さぬき麺業の歴史 寝ても覚めても、うどん 麺業三代八十年の歴史

川岡村の手打ち名人香川菊次

私の祖父香川菊次は香川郡川岡村(現川部町)で島屋という醤油屋に勤めておりました。若い頃からうどん作りの名人だといわれ、大正15年にうどん店「香川屋」を始めました。
父の政義は大正10年生まれで子供の頃から祖父のうどん作りを手伝い、尋常小学校高等科卒業もそこそこに家業の「香川屋」に入り、祖父菊次の頑固で厳しい指導を受け名人といわれるようになりました。

「うどんは生きもんや、わかっとんか」厳しい修行

戦後は食料統制の下で祖父とともに細々とうどん屋を営んでいました。
私は昭和22年に政義の長男として生まれ、遊びたい盛りの小学校3年の頃には
忙しい時などは朝の2時には家業である香川屋の手伝いをさせられていました。大学に行き高松を離れるまで祖父と父親の本当に厳しい修行が続きました。

足ふみ禁止令と苦難

東京オリンピック頃から「さぬきうどん」も有名になっていきましたが、食べ物を足で踏むことが問題になり「足ふみ禁止令」が出ることとなりました。そこで組合員が集まり機械打ちのうどんを作る「さぬき麺業」を立ち上げましたが、「足ふみ」は全面禁止にならず「さぬき麺業」からうどんを仕入れる株主はありませんでした。

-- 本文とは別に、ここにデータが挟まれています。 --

--- config.mk ---
export PLATFORM = sky130hd
export DESIGN_NAME = irq_sources
export DESIGN_NICKNAME = d
export VERILOG_FILES = /design/src/rtl/irq_pkg.sv /design/src/rtl/pin_edge_sync.sv /design/src/rtl/return_stack.sv /design/src/rtl/irq_sources.sv
export SDC_FILE = /design/constraint.sdc
export NUM_CORES = 2
export LEC_CHECK = 0
export BUFFER_PORTS_ARGS = -buffer_cell sky130_fd_sc_hd__buf_2
export CORE_ASPECT_RATIO = 2
export CORE_MARGIN = 10
export CORE_UTILIZATION = 61
export DETAILED_ROUTE_END_ITERATION = 12
export PLACE_DENSITY = 0.9
export SKIP_CTS_REPAIR_TIMING = 1
export SKIP_LAST_GASP = 1
export SYNTH_ARGS = -nofsm -noshare
export SYNTH_HDL_FRONTEND = slang
export SYNTH_SLANG_ARGS = --single-unit
--- constraint.sdc ---
create_clock -name clk -period 3.13 [get_ports clk]
set_input_delay 0.7825 -clock clk [delete_from_list [all_inputs] [get_ports clk]]
set_output_delay 0.7825 -clock clk [all_outputs]
set_load 0.03 [all_outputs]
--- src/rtl/irq_pkg.sv ---
// shared constants and types of the interrupt-source block
package irq_pkg;

	// -----------------------------------------------------------------
	// register byte offsets
	// -----------------------------------------------------------------
	localparam logic [7:0] addr_reset_cause = 8'h00;
	localparam logic [7:0] addr_main_ctrl = 8'h04;
	localparam logic [7:0] addr_second_ctrl = 8'h08;
	localparam logic [7:0] addr_third_ctrl = 8'h0c;
	localparam logic [7:0] addr_config = 8'h10;
	localparam logic [7:0] addr_irq_status = 8'h14;
	localparam logic [7:0] addr_irq_mask = 8'h18;

	// -----------------------------------------------------------------
	// field positions
	// -----------------------------------------------------------------
	localparam int rc_prio_en = 7;
	localparam int rc_sw_brownout = 6;
	localparam int rc_unused = 5;
	localparam int rc_reset_instr = 4;
	localparam int rc_wdt_timeout = 3;
	localparam int rc_powerdown = 2;
	localparam int mc_global = 7;
	localparam int mc_low_enable = 6;
	localparam int mc_timer0_en = 5;
	localparam int mc_ext0_en = 4;
	localparam int mc_portb_en = 3;
	localparam int mc_timer0_flag = 2;
	localparam int mc_ext0_flag = 1;
	localparam int mc_portb_flag = 0;
	localparam int sc_edge0 = 6;
	localparam int sc_edge1 = 5;
	localparam int sc_edge2 = 4;
	localparam int sc_timer0_prio = 2;
	localparam int sc_portb_prio = 0;
	localparam int tc_ext2_prio = 7;
	localparam int tc_ext1_prio = 6;
	localparam int tc_ext2_en = 4;
	localparam int tc_ext1_en = 3;
	localparam int tc_ext2_flag = 1;
	localparam int tc_ext1_flag = 0;
	localparam int cf_timer0_16bit = 0;

	// -----------------------------------------------------------------
	// reset values and sizes
	// -----------------------------------------------------------------
	localparam logic [7:0] reset_cause_init = 8'h1c;
	localparam logic [7:0] main_ctrl_init = 8'h00;
	localparam logic [7:0] second_ctrl_init = 8'hf5;
	localparam logic [7:0] third_ctrl_init = 8'hc0;
	localparam int pin_count = 7;
	localparam int pc_width = 21;
	localparam int stack_depth = 32;
	localparam int stack_ptr_width = 5;
	localparam int event_count = 6;

	typedef struct packed {
		logic [7:0] working;
		logic [7:0] status;
		logic [7:0] bank;
	} core_context_type;

	typedef struct packed {
		logic reset_instr;
		logic wdt_timeout;
		logic sleep_entry;
	} cause_events_type;

endpackage

--- src/rtl/pin_edge_sync.sv ---
// two-stage synchroniser and edge detector for the interrupt pins
`timescale 1ns/1ps
`default_nettype none
module pin_edge_sync (
	input wire logic clk,
	input wire logic reset,
	input wire logic ce,
	input wire logic [irq_pkg::pin_count-1:0] pins,
	output logic [irq_pkg::pin_count-1:0] rise,
	output logic [irq_pkg::pin_count-1:0] fall
);
	import irq_pkg::*;

	typedef struct packed {
		logic [pin_count-1:0] meta;
		logic [pin_count-1:0] stable;
		logic [pin_count-1:0] prev;
		logic [pin_count-1:0] rise;
		logic [pin_count-1:0] fall;
		logic [2:0] armed;
	} sync_state_type;

	sync_state_type s, next_s;

	always_comb begin
		next_s = s;
		next_s.meta = pins;
		next_s.stable = s.meta;
		next_s.prev = s.stable;
		next_s.armed = {s.armed[1:0], 1'b1};
		// only the second stage feeds the comparators; edges stay masked until
		// prev holds a real pin level, so a pin high through reset is no edge
		for (int i = 0; i < pin_count; i++) begin
			next_s.rise[i] = s.armed[2] & s.stable[i] & ~s.prev[i];
			next_s.fall[i] = s.armed[2] & ~s.stable[i] & s.prev[i];
		end
	end

	always_ff @(posedge clk) begin
		if (reset) begin
			s <= '0;
		end else if (ce) begin
			s <= next_s;
		end
	end

	assign rise = s.rise;
	assign fall = s.fall;
endmodule
`default_nettype wire

--- src/rtl/return_stack.sv ---
// return address stack with a registered top-of-stack output
`timescale 1ns/1ps
`default_nettype none
module return_stack (
	input wire logic clk,
	input wire logic reset,
	input wire logic ce,
	input wire logic push,
	input wire logic pop,
	input wire logic [irq_pkg::pc_width-1:0] push_pc,
	output logic [irq_pkg::pc_width-1:0] top_pc
);
	import irq_pkg::*;

	typedef struct packed {
		logic [stack_depth-1:0][pc_width-1:0] mem;
		logic [stack_ptr_width-1:0] ptr;
		logic [pc_width-1:0] top;
	} stack_state_type;

	stack_state_type s, next_s;

	always_comb begin
		next_s = s;
		// push wins when both arrive; the pointer wraps on overflow
		if (push) begin
			next_s.mem[s.ptr] = push_pc;
			next_s.ptr = s.ptr + 5'h01;
			next_s.top = push_pc;
		end else if (pop) begin
			next_s.ptr = s.ptr - 5'h01;
			next_s.top = s.mem[s.ptr - 5'h02];
		end
	end

	always_ff @(posedge clk) begin
		if (reset) begin
			s <= '0;
		end else if (ce) begin
			s <= next_s;
		end
	end

	assign top_pc = s.top;
endmodule
`default_nettype wire

--- src/rtl/irq_sources.sv ---
// interrupt sources, priority steering and context saving of the core
//
// Decided for this implementation: the address map and the Wishbone slave port.
`timescale 1ns/1ps
`default_nettype none
module irq_sources (
	input wire logic clk,
	input wire logic reset,
	input wire logic ce,
	input wire logic wb_cyc_i,
	input wire logic wb_stb_i,
	input wire logic wb_we_i,
	input wire logic [7:0] wb_adr_i,
	input wire logic [31:0] wb_dat_i,
	input wire logic [3:0] wb_sel_i,
	output logic [31:0] wb_dat_o,
	output logic wb_ack_o,
	input wire logic [2:0] ext_pin,
	input wire logic [3:0] portb_upper,
	input wire logic [15:0] timer0_value,
	input wire irq_pkg::cause_events_type cause_events,
	input wire logic core_sleeping,
	input wire logic core_irq_entry,
	input wire logic core_return,
	input wire logic [irq_pkg::pc_width-1:0] core_pc,
	input wire irq_pkg::core_context_type core_context,
	output logic irq_high,
	output logic irq_low,
	output logic wake_request,
	output irq_pkg::core_context_type fast_shadow,
	output logic [irq_pkg::pc_width-1:0] stack_top,
	output logic irq
);
	import irq_pkg::*;

	// -----------------------------------------------------------------
	// state
	// -----------------------------------------------------------------
	typedef struct packed {
		logic [7:0] reset_cause;
		logic [7:0] main_ctrl;
		logic [7:0] second_ctrl;
		logic [7:0] third_ctrl;
		logic [7:0] config_reg;
		logic [event_count-1:0] status;
		logic [event_count-1:0] mask;
		logic [15:0] timer_prev;
		logic ack;
		logic [31:0] rdata;
		logic irq_high;
		logic irq_low;
		logic wake;
		logic irq;
		core_context_type shadow;
	} main_state_type;

	main_state_type s, next_s;

	logic [pin_count-1:0] pin_rise;
	logic [pin_count-1:0] pin_fall;
	logic [2:0] ext_edge;
	logic portb_change;
	logic timer_wrap;
	logic ext0_req;
	logic ext1_req;
	logic ext2_req;
	logic timer_req;
	logic portb_req;
	logic any_req;
	logic high_req;
	logic low_req;
	logic ext_pending;

	logic access;
	logic do_write;
	logic do_read;
	logic wr_reset_cause;
	logic wr_main;
	logic wr_second;
	logic wr_third;
	logic wr_config;
	logic wr_mask;
	logic [7:0] wbyte;
	logic [7:0] read_value;

	logic [event_count-1:0] new_events;

	function automatic logic hit(input logic [7:0] adr, input logic [7:0] target);
		hit = adr == target;
	endfunction

	// the edge select bit picks which detector output counts for a pin
	function automatic logic edge_pick(input logic sel, input logic up, input logic down);
		edge_pick = sel ? up : down;
	endfunction

	// -----------------------------------------------------------------
	// helpers
	// -----------------------------------------------------------------
	pin_edge_sync u_sync (
		.clk(clk),
		.reset(reset),
		.ce(ce),
		.pins({portb_upper, ext_pin}),
		.rise(pin_rise),
		.fall(pin_fall)
	);

	return_stack u_stack (
		.clk(clk),
		.reset(reset),
		.ce(ce),
		.push(core_irq_entry),
		.pop(core_return),
		.push_pc(core_pc),
		.top_pc(stack_top)
	);

	// -----------------------------------------------------------------
	// event detection
	// -----------------------------------------------------------------
	always_comb begin
		ext_edge[0] = edge_pick(s.second_ctrl[sc_edge0], pin_rise[0], pin_fall[0]);
		ext_edge[1] = edge_pick(s.second_ctrl[sc_edge1], pin_rise[1], pin_fall[1]);
		ext_edge[2] = edge_pick(s.second_ctrl[sc_edge2], pin_rise[2], pin_fall[2]);
		portb_change = |(pin_rise[6:3] | pin_fall[6:3]);
		if (s.config_reg[cf_timer0_16bit]) begin
			timer_wrap = s.timer_prev == 16'hffff && timer0_value == 16'h0000;
		end else begin
			timer_wrap = s.timer_prev[7:0] == 8'hff && timer0_value[7:0] == 8'h00;
		end
	end

	// -----------------------------------------------------------------
	// requests and priority steering
	// -----------------------------------------------------------------
	always_comb begin
		// a source asks only with flag and enable both set
		ext0_req = s.main_ctrl[mc_ext0_flag] & s.main_ctrl[mc_ext0_en];
		ext1_req = s.third_ctrl[tc_ext1_flag] & s.third_ctrl[tc_ext1_en];
		ext2_req = s.third_ctrl[tc_ext2_flag] & s.third_ctrl[tc_ext2_en];
		timer_req = s.main_ctrl[mc_timer0_flag] & s.main_ctrl[mc_timer0_en];
		portb_req = s.main_ctrl[mc_portb_flag] & s.main_ctrl[mc_portb_en];
		any_req = ext0_req | ext1_req | ext2_req | timer_req | portb_req;
		ext_pending = ext0_req | ext1_req | ext2_req;
		// pin 0 has no priority bit and is always high
		high_req = ext0_req
			| (ext1_req & s.third_ctrl[tc_ext1_prio])
			| (ext2_req & s.third_ctrl[tc_ext2_prio])
			| (timer_req & s.second_ctrl[sc_timer0_prio])
			| (portb_req & s.second_ctrl[sc_portb_prio]);
		low_req = any_req & ~high_req;
		if (s.reset_cause[rc_prio_en]) begin
			// low level needs both the global and the low-level enable
			high_req = high_req & s.main_ctrl[mc_global];
			low_req = low_req & s.main_ctrl[mc_global] & s.main_ctrl[mc_low_enable];
		end else begin
			// compatibility: one level, priority bits ignored
			high_req = any_req & s.main_ctrl[mc_global];
			low_req = 1'b0;
		end
	end

	// -----------------------------------------------------------------
	// register bus decode
	// -----------------------------------------------------------------
	always_comb begin
		access = wb_cyc_i & wb_stb_i & ~s.ack;
		do_write = access & wb_we_i & wb_sel_i[0];
		do_read = access & ~wb_we_i;
		wbyte = wb_dat_i[7:0];
		new_events = {core_sleeping & ext_pending, portb_change, timer_wrap, ext_edge};
	end

	// -----------------------------------------------------------------
	// write strobes
	// -----------------------------------------------------------------
	// a write with sel[0] low is still acked but changes nothing
	always_comb begin
		wr_reset_cause = do_write & hit(wb_adr_i, addr_reset_cause);
		wr_main = do_write & hit(wb_adr_i, addr_main_ctrl);
		wr_second = do_write & hit(wb_adr_i, addr_second_ctrl);
		wr_third = do_write & hit(wb_adr_i, addr_third_ctrl);
		wr_config = do_write & hit(wb_adr_i, addr_config);
		wr_mask = do_write & hit(wb_adr_i, addr_irq_mask);
	end

	// -----------------------------------------------------------------
	// read multiplexer
	// -----------------------------------------------------------------
	// unmapped offsets read zero, so probing the map is harmless
	always_comb begin
		read_value = 8'h00;
		case (wb_adr_i)
			addr_reset_cause: begin
				read_value = s.reset_cause;
			end
			addr_main_ctrl: begin
				read_value = s.main_ctrl;
			end
			addr_second_ctrl: begin
				read_value = s.second_ctrl;
			end
			addr_third_ctrl: begin
				read_value = s.third_ctrl;
			end
			addr_config: begin
				read_value = s.config_reg;
			end
			addr_irq_status: begin
				read_value = 8'(s.status);
			end
			addr_irq_mask: begin
				read_value = 8'(s.mask);
			end
			default: begin
				read_value = 8'h00;
			end
		endcase
	end

	// -----------------------------------------------------------------
	// next state
	// -----------------------------------------------------------------
	always_comb begin
		next_s = s;
		// the last count is kept one cycle so a wrap is seen by both its ends
		next_s.timer_prev = timer0_value;
		next_s.ack = access;
		next_s.rdata = 32'h0000_0000;

		if (wr_reset_cause) begin
			// of the flags that hardware owns, only rc_reset_instr is writable by software
			next_s.reset_cause[rc_prio_en] = wbyte[rc_prio_en];
			next_s.reset_cause[rc_sw_brownout] = wbyte[rc_sw_brownout];
			next_s.reset_cause[rc_reset_instr] = wbyte[rc_reset_instr];
			next_s.reset_cause[1:0] = wbyte[1:0];
		end
		if (wr_main) begin
			next_s.main_ctrl = wbyte;
		end
		if (wr_second) begin
			next_s.second_ctrl = wbyte;
		end
		if (wr_third) begin
			next_s.third_ctrl = wbyte;
		end
		if (wr_config) begin
			next_s.config_reg = {7'h00, wbyte[cf_timer0_16bit]};
		end
		if (wr_mask) begin
			next_s.mask = wbyte[event_count-1:0];
		end

		if (do_read) begin
			next_s.rdata = {24'h00_0000, read_value};
		end
		// a status read clears what it reported; events below still land
		if (do_read && hit(wb_adr_i, addr_irq_status)) begin
			next_s.status = '0;
		end

		// reset-cause flags fall on their events
		if (cause_events.reset_instr) begin
			next_s.reset_cause[rc_reset_instr] = 1'b0;
		end
		if (cause_events.wdt_timeout) begin
			next_s.reset_cause[rc_wdt_timeout] = 1'b0;
		end
		if (cause_events.sleep_entry) begin
			next_s.reset_cause[rc_powerdown] = 1'b0;
		end
		next_s.reset_cause[rc_unused] = 1'b0;

		// events set flags whatever the enables, after any software clear;
		// only software clears them again, so a stale flag re-enters at once
		if (ext_edge[0]) begin
			next_s.main_ctrl[mc_ext0_flag] = 1'b1;
		end
		if (ext_edge[1]) begin
			next_s.third_ctrl[tc_ext1_flag] = 1'b1;
		end
		if (ext_edge[2]) begin
			next_s.third_ctrl[tc_ext2_flag] = 1'b1;
		end
		if (timer_wrap) begin
			next_s.main_ctrl[mc_timer0_flag] = 1'b1;
		end
		if (portb_change) begin
			next_s.main_ctrl[mc_portb_flag] = 1'b1;
		end
		next_s.status = next_s.status | new_events;

		// wake needs only sleep and an enabled pending pin; the vector also needs global
		next_s.wake = core_sleeping & ext_pending;
		next_s.irq_high = high_req;
		next_s.irq_low = low_req;
		next_s.irq = |(s.status & s.mask);

		if (core_irq_entry) begin
			next_s.shadow = core_context;
		end
	end

	always_ff @(posedge clk) begin
		if (reset) begin
			s <= '0;
			s.reset_cause <= reset_cause_init;
			s.main_ctrl <= main_ctrl_init;
			s.second_ctrl <= second_ctrl_init;
			s.third_ctrl <= third_ctrl_init;
		end else if (ce) begin
			s <= next_s;
		end
	end

	// -----------------------------------------------------------------
	// outputs
	// -----------------------------------------------------------------
	assign wb_dat_o = s.rdata;
	assign wb_ack_o = s.ack;
	assign irq_high = s.irq_high;
	assign irq_low = s.irq_low;
	assign wake_request = s.wake;
	assign fast_shadow = s.shadow;
	assign irq = s.irq;
endmodule
`default_nettype wire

父は社長をしていたものですから、財産を投げ打ち質屋通いまでして頑張りましたが資金が続かず、もはやこれまでと廃業を決意しました。

躍進

私の卒業の年、昭和45年大阪万博が開催され、東京のすし屋「京樽」が万博に出店することになり、「うどん」常駐の職人1人をと依頼されました。私は就職も決まっていたのですが、会社には人もなく白羽の矢が私に当たりました。これが最後と出店したもののなんと1日に7千玉から8千玉も売れる大繁盛でした。
万博が終わり、その経験をもとに塩上町にセルフ店を出しました。車社会になりジャンボフェリーに出店させてもらい市内にも店を増やすようになりました。その頃父はお土産用の「半生うどん」を開発し全国に「さぬきうどん」を普及させることが出来るようになりました。
その後瀬戸大橋博にも出店し好評を博しました。やっと苦労が報われ「さぬきうどん」の礎が築かれたように思います。

寝てもさめてもうどん

父と私は、死ぬ直前まで「うどん」の事で喧嘩ばかりでした。今、その私は店の職人に祖父や父と同じように「うどんは生きとんぞ、わかっとんか」と毎日のように言い続けています。
「寝てもさめてもうどん」です。うどんを肌で感じ、自分の肌をうどんに伝える。
讃岐の地にうどんを愛する心と技術を伝えなければならないと思っています。